= EXERCISE DETAILS =
Your job is to copy the lines from the material that include "localparam".
+ + +
### config.mk
export PLATFORM = sky130hd
export DESIGN_NAME = mem_wb_stage
export DESIGN_NICKNAME = d
export VERILOG_FILES = /design/src/rtl/mem_wb_stage.sv
export SDC_FILE = /design/constraint.sdc
export NUM_CORES = 1
export LEC_CHECK = 0
export BUFFER_PORTS_ARGS = -buffer_cell sky130_fd_sc_hd__buf_4
export CAP_MARGIN = 0
export CELL_PAD_IN_SITES_DETAIL_PLACEMENT = 0
export CELL_PAD_IN_SITES_GLOBAL_PLACEMENT = 1
export CORE_MARGIN = 1.5
export CORE_UTILIZATION = 40
export DETAILED_ROUTE_END_ITERATION = 10
export PLACE_DENSITY_LB_ADDON = 0.12
export REMOVE_ABC_BUFFERS = 1
export SYNTH_ARGS = -nofsm -noshare
export SYNTH_HDL_FRONTEND = slang
export SYNTH_SLANG_ARGS = --single-unit
### constraint.sdc
create_clock -name clk -period 2.41 [get_ports clk]
set_input_delay 0.241 -clock clk [delete_from_list [all_inputs] [get_ports clk]]
set_output_delay 0.241 -clock clk [all_outputs]
set_load 0.03 [all_outputs]
### src/rtl/mem_wb_stage.sv
//------------------------------------------------------------------------------
// Module : mem_wb_stage
// Brief  : MEM/WB pipeline register and load write-back formatter for the
//          regfile write port. Optional HI/LO carry enabled by MEM_WB_HILO_EN.
// Rev    : 1.0  initial release
//------------------------------------------------------------------------------
`default_nettype none

module mem_wb_stage #(
  parameter int DATA_W  = 32,
  parameter int RADDR_W = 5
) (
  input  logic               clk,
  input  logic               rst,
  input  logic               flush,
  input  logic               stall_mem,
  input  logic               stall_wb,
  input  logic               mem_wreg,
  input  logic [RADDR_W-1:0] mem_wd,
  input  logic [DATA_W-1:0]  mem_wdata,
  input  logic               mem_load,
  input  logic [2:0]         mem_ltype,
  input  logic [1:0]         mem_addr_lo,
  input  logic [DATA_W-1:0]  ram_rdata,
`ifdef MEM_WB_HILO_EN
  input  logic               mem_whilo,
  input  logic [DATA_W-1:0]  mem_hi,
  input  logic [DATA_W-1:0]  mem_lo,
  output logic               wb_whilo,
  output logic [DATA_W-1:0]  wb_hi,
  output logic [DATA_W-1:0]  wb_lo,
`endif
  output logic               wb_we,
  output logic [RADDR_W-1:0] wb_waddr,
  output logic [DATA_W-1:0]  wb_wdata
);

  localparam logic [2:0] c_lb  = 3'd0;
  localparam logic [2:0] c_lbu = 3'd1;
  localparam logic [2:0] c_lh  = 3'd2;
  localparam logic [2:0] c_lhu = 3'd3;

  logic               r_wreg;
  logic [RADDR_W-1:0] r_wd;
  logic [DATA_W-1:0]  r_wdata;
  logic               r_load;
  logic [2:0]         r_ltype;
  logic [1:0]         r_addr_lo;
  logic [DATA_W-1:0]  r_hold;
  logic               r_hold_vld;

  logic               w_bubble;
  logic [DATA_W-1:0]  w_raw;
  logic [7:0]         w_byte;
  logic [15:0]        w_half;
  logic [DATA_W-1:0]  w_load_data;

  assign w_bubble = flush | (stall_mem & ~stall_wb);

  always_ff @(posedge clk or negedge rst) begin
    if (!rst) begin
      r_wreg     <= 1'b0;
      r_wd       <= '0;
      r_wdata    <= '0;
      r_load     <= 1'b0;
      r_ltype    <= '0;
      r_addr_lo  <= '0;
      r_hold     <= '0;
      r_hold_vld <= 1'b0;
    end else if (w_bubble) begin
      r_wreg     <= 1'b0;
      r_wd       <= '0;
      r_wdata    <= '0;
      r_load     <= 1'b0;
      r_ltype    <= '0;
      r_addr_lo  <= '0;
      r_hold_vld <= 1'b0;
    end else if (stall_wb) begin
      // The RAM output is only valid on the first WB cycle; freeze it there.
      if (r_load && !r_hold_vld) begin
        r_hold     <= ram_rdata;
        r_hold_vld <= 1'b1;
      end
    end else begin
      r_wreg     <= mem_wreg;
      r_wd       <= mem_wd;
      r_wdata    <= mem_wdata;
      r_load     <= mem_load;
      r_ltype    <= mem_ltype;
      r_addr_lo  <= mem_addr_lo;
      r_hold_vld <= 1'b0;
    end
  end

  always_comb begin
    w_raw  = r_hold_vld ? r_hold : ram_rdata;
    w_byte = 8'h00;
    case (r_addr_lo)
      2'd0:    w_byte = w_raw[31:24];
      2'd1:    w_byte = w_raw[23:16];
      2'd2:    w_byte = w_raw[15:8];
      default: w_byte = w_raw[7:0];
    endcase
    w_half      = r_addr_lo[1] ? w_raw[15:0] : w_raw[31:16];
    w_load_data = '0;
    case (r_ltype)
      c_lb:  w_load_data = {{(DATA_W-8){w_byte[7]}}, w_byte};
      c_lbu: w_load_data = {{(DATA_W-8){1'b0}}, w_byte};
      c_lh:  w_load_data = r_addr_lo[0] ? '0 : {{(DATA_W-16){w_half[15]}}, w_half};
      c_lhu: w_load_data = r_addr_lo[0] ? '0 : {{(DATA_W-16){1'b0}}, w_half};
      default: w_load_data = (r_addr_lo == 2'd0) ? w_raw : '0;
    endcase
  end

  assign wb_we    = r_wreg;
  assign wb_waddr = r_wd;
  assign wb_wdata = r_load ? w_load_data : r_wdata;

`ifdef MEM_WB_HILO_EN
  logic              r_whilo;
  logic [DATA_W-1:0] r_hi;
  logic [DATA_W-1:0] r_lo;

  always_ff @(posedge clk or negedge rst) begin
    if (!rst) begin
      r_whilo <= 1'b0;
      r_hi    <= '0;
      r_lo    <= '0;
    end else if (w_bubble) begin
      r_whilo <= 1'b0;
      r_hi    <= '0;
      r_lo    <= '0;
    end else if (!stall_wb) begin
      r_whilo <= mem_whilo;
      r_hi    <= mem_hi;
      r_lo    <= mem_lo;
    end
  end

  assign wb_whilo = r_whilo;
  assign wb_hi    = r_hi;
  assign wb_lo    = r_lo;
`endif

endmodule

`default_nettype wire

# Word-level counts from Yosys, hierarchy flattened
# Cells that the tools add are included.
[word_totals] out_inout_bits=38 regBits=77 input_bits=81 word_cells=47
[classes] bitwise_logic=4 eq_ne=7 reduce_logical=5 mux=23
[ops] op="2-to-1 mux 32 bit" count=6
[ops] op="case mux 32 bit (4 select lines)" count=1
[ops] op="2-to-1 mux 16 bit" count=2
[ops] op="case mux 8 bit (3 select lines)" count=1
[ops] op="2-to-1 mux 5 bit" count=2
[ops] op="2-to-1 mux 1 bit" count=7
[ops] op="equality test 3 x 2 -> 1 bit (second input constant)" count=2
[ops] op="2-to-1 mux 3 bit" count=2
[ops] op="2-to-1 mux 2 bit" count=2
[ops] op="equality test 3 x 1 -> 1 bit (second input constant)" count=1
[ops] op="logical NOT 3 bit" count=1
[ops] op="!= test 3 x 1 -> 1 bit (second input constant)" count=1
[ops] op="AND reduction 3 bit" count=1
[ops] op="equality test 2 x 1 -> 1 bit (second input constant)" count=1
[ops] op="equality test 2 bit (second input constant)" count=1
[ops] op="logical NOT 2 bit" count=1
[ops] op="!= test 2 x 1 -> 1 bit (second input constant)" count=1
[ops] op="inverter 1 bit" count=2
[ops] op="bitwise AND 1 bit" count=1
[ops] op="logical AND 1 bit" count=1
[ops] op="logical NOT 1 bit" count=1
[ops] op="bitwise OR 1 bit" count=1

# Depth between registers and ports, before layout
# Gate-level depths: netlist of run 1.
[depth] depth_word=5 mapped_depth=6 depth_no_buf=4

# Worst setup path after synthesis of run 1
# OpenSTA, ideal clock, no wires.
[synth_path] path_type="register to output" from="register r_addr_lo[1]" to="output port wb_wdata[22]" slack_ps=231 stages_incl_launch_ff=7 arrival_ps=1938 path_buffers=2 required_ps=2169 cell_sequence="dfrtp_1 > buf_2 > nor2_1 > o2bb2ai_2 > o221ai_2 > buf_4 > a31oi_1"
[synth_between] elab_chain_len=4 word_cells_on_any_way=9 classes_between="eq/ne (2); mux (6); reduce/logical (1)"
[synth_lines] element="from (decl)" line="48" rtl="logic [1:0] r_addr_lo;"
[synth_lines] element="from (signal assigned)" line="90" rtl="r_addr_lo <= mem_addr_lo;"
[synth_lines] element="equality test 2 bit, or another cell as far along" line="98" rtl="case (r_addr_lo)"
[synth_lines] element="case mux 8 bit (3 select lines), or another cell as far along" line="98"
[synth_lines] element="case mux 32 bit (4 select lines) (*)" line="106" rtl="case (r_ltype)"
[synth_lines] element="2-to-1 mux 32 bit (*)" line="117" rtl="assign wb_wdata = r_load ? w_load_data : r_wdata;"
[synth_lines] element="to (decl)" line="35" rtl="output logic [DATA_W-1:0] wb_wdata"
# Mark *: on every way between the ends. The rest lies on a longest branch, timed or not.

# Worst setup path after layout of run 1
[layout_path] from="register r_hold_vld" to="output port wb_wdata[7]"
[layout_between] elab_chain_len=5 word_cells_on_any_way=8 classes_between="mux (8)"
[layout_lines] element="from (decl)" line="50" rtl="logic r_hold_vld;"
[layout_lines] element="from (signal assigned)" line="69" rtl="r_hold_vld <= 1'b0;"
[layout_lines] element="from (signal assigned)" line="77" rtl="r_hold_vld <= 1'b0;"
[layout_lines] element="from (signal assigned)" line="82" rtl="r_hold_vld <= 1'b1;"
[layout_lines] element="2-to-1 mux 32 bit (*)" line="96" rtl="w_raw = r_hold_vld ? r_hold : ram_rdata;"
[layout_lines] element="2-to-1 mux 16 bit" line="104" rtl="w_half = r_addr_lo[1] ? w_raw[15:0] : w_raw[31:16];"
[layout_lines] element="2-to-1 mux 16 bit / 2-to-1 mux 32 bit (equally long branches)" line="110, 109"
[layout_lines] element="case mux 32 bit (4 select lines) (*)" line="106"
[layout_lines] element="2-to-1 mux 32 bit (*)" line="117"
# Marks and branches as above.

==> flow_metrics.env, run 1 <==
export IMPL_outcome="finished, violations left"
export IMPL_violations="negative setup slack"
export IMPL_setup_violations=1
export IMPL_fmax_mhz=411
export IMPL_gp_congestion=0.804
export IMPL_min_period_ns=2.43
export IMPL_fp_dieArea_mm2=0.0112
export IMPL_drive_gt1_share_pct=44.7
export IMPL_path_max_fanout=7
export IMPL_grt_overflow=0
export IMPL_worstSkewPairLatency_ns=0.36
export IMPL_syn_area_mm2=0.00421
export IMPL_hold_violations=0
export IMPL_power_total_uw=3510
export IMPL_start_kind="register"
export IMPL_drc=0
export IMPL_drt_wl_total_mm=12.4
export IMPL_ios=119
export IMPL_cellPowerDensity_mw_per_mm2=613
export IMPL_final_nets=615
export IMPL_finalNonFillerCells=675
export IMPL_io_buffer_count=118
export IMPL_tightest_slew_ns=0.516
export IMPL_layout_setup_ws_ns=-0.0226
export IMPL_drt_pass1_iter_count=6
export IMPL_grt_util_all_layers_pct=22.9
export IMPL_diodes=0
export IMPL_yosysWarnings=0
export IMPL_rsz0062_at_grt="true"
export IMPL_clk_pin_slew_ns=0.09
export IMPL_leakage_uw=0.00261
export IMPL_fin_worst_skew_ns=0.0122
export IMPL_critPathKind="register to primary output"
export IMPL_cp_end_kind="primary output"
export IMPL_root_buffer="clkbuf_8"
export IMPL_dpl_hpwl_mm=8.49
export IMPL_route_antenna_remaining_nets=0
export IMPL_die_height_um=106
export IMPL_cts_buffers=9
export IMPL_grt_max_degree=45
export IMPL_post_route_period_util_pct=101
export IMPL_core_area_mm2=0.0103
export IMPL_fp_dieW_um=106
export IMPL_hold_class="input port to register"
export IMPL_rows=37
export IMPL_htreeDepth=3
export IMPL_routedWlPerCell_um=18.3
export IMPL_ir_drop_v=0.000310
export IMPL_fin_tns_setup_ns=-0.0226
export IMPL_first_iter_violations=160
export IMPL_vias=3733
export IMPL_area_growth_pct=35.8
export IMPL_grt_pass1_wl_mm=19.8
export IMPL_syn_inst=411
export IMPL_grt_pass1_vias=3710
export IMPL_ys_ff_latch=77
export IMPL_antenna_found_initial=0
export IMPL_cts_tree="done"
export IMPL_viasPerCell=5.53
export IMPL_cp_arrival_ns=2.19
export IMPL_clock_path_buffers=2
export IMPL_final_max_slew_viol_count=0
export IMPL_dp_cells=647
export IMPL_cap_violations=0
export IMPL_initial_core_util_pct=41.0
export IMPL_max_slew_margin_pct=65.6
export IMPL_synth_seq_area_share_pct=45.8
export IMPL_yosysUniqueCellTypes=33
export IMPL_avgSynthCellArea_um2=10.2
export IMPL_cp_required_ns=2.17
export IMPL_cts_sinks=77
==> power breakdown <==
part           total, uW  internal [uW]  switching (uW)  leakage, uW
combinational        767            387             380      0.00148
clock               1190            688             506     0.000116
sequential          1540           1450            93.9      0.00101
==> worst max-delay path, cell delays in order (launching register included) <==
cell and delay (ns):
dfrtp_2 0.53, mux2_4 0.35, o2bb2ai_4 0.14, or3_1 0.33
a221o_1 0.34, buf_6 0.15
==> synthesized netlist by cell type <==
cell,n,area share (%)
a21boi_0,1,0.18
a21o_1,1,0.18
a21oi_1,24,2.9
a221o_1,1,0.24
a221oi_1,1,0.21
a22o_1,43,8.9
a22oi_1,7,1.2
a31o_2,7,1.5
a31oi_1,23,3.4
and2_1,8,1.2
buf_1,2,0.18
buf_2,10,1.2
buf_4,1,0.18
buf_6,1,0.27
clkbuf_1,24,2.1
dfrtp_1,77,46
inv_1,1,0.089
mux2_2,47,13
mux2_4,1,0.36
mux2i_1,17,4.0
nand2_1,17,1.5
nand2b_1,3,0.45
nand3_1,2,0.24
nor2_1,44,3.9
nor2b_1,10,1.5
nor3_1,2,0.24
o211ai_1,1,0.18
o21a_1,9,1.6
o21ai_0,22,2.6
o221ai_2,1,0.36
o2bb2ai_2,1,0.36
or3_1,1,0.15
or3b_2,1,0.21
==> cell type report <==
class	count	area, um2
Fill cell	942	4560
Sequential cell	77	1930
Clock buffer	10	128
Tap cell	136	170
Inverter	1	3.75
Timing Repair Buffer	150	1170
Clock inverter	6	111
Multi-Input combinational cell	295	2200
==> routing by layer <==
layer | share of wire [%] | vias up | track usage, %
met5 | 0 | - | 0
met1 | 47 | 1820 | 33.1
met2 | 45 | 123 | 33.9
met4 | 2.1 | 0 | 8.20
met3 | 5.6 | 19 | 4.51
li1 | - | 1771 | -
==> state kept, by name, summed over array words and instances (netlist names) <==
register / flops
r_hold: 32
r_wdata: 32
wb_waddr: 5
r_ltype: 3
r_addr_lo: 2
r_hold_vld: 1
r_load: 1
wb_we: 1
==> through the flow <==
step | instance area, um2 | util [%] | setup WS (ns) | hold slack, ns
2_1_floorplan | 4040 | - | -1.50 | -0.0546
3_3_place_gp | 5280 | 51.4 | 0.171 | 0.245
3_5_place_dp | 5280 | 51.4 | 0.190 | 0.248
4_1_cts | 5570 | 54.2 | -0.00221 | 0.0815
5_1_grt | 5720 | 55.6 | -0.0802 | 0.0784
6_report | 5720 | 55.6 | -0.0226 | 0.0937
==> kinds of logic after synthesis <==
| group | after synthesis | synth area share [%] |
|---|---|---|
| AOI/OAI and AO/OA | 142 | 23.8 |
| DFF | 77 | 45.8 |
| muxes | 65 | 17.0 |
| and+or+nand+nor | 88 | 9.39 |
| buffers and inverters | 39 | 4.04 |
+ + +
= EXERCISE RESPONSE =
  localparam logic [2:0] c_lb  = 3'd0;
  localparam logic [2:0] c_lbu = 3'd1;
  localparam logic [2:0] c_lh  = 3'd2;
  localparam logic [2:0] c_lhu = 3'd3;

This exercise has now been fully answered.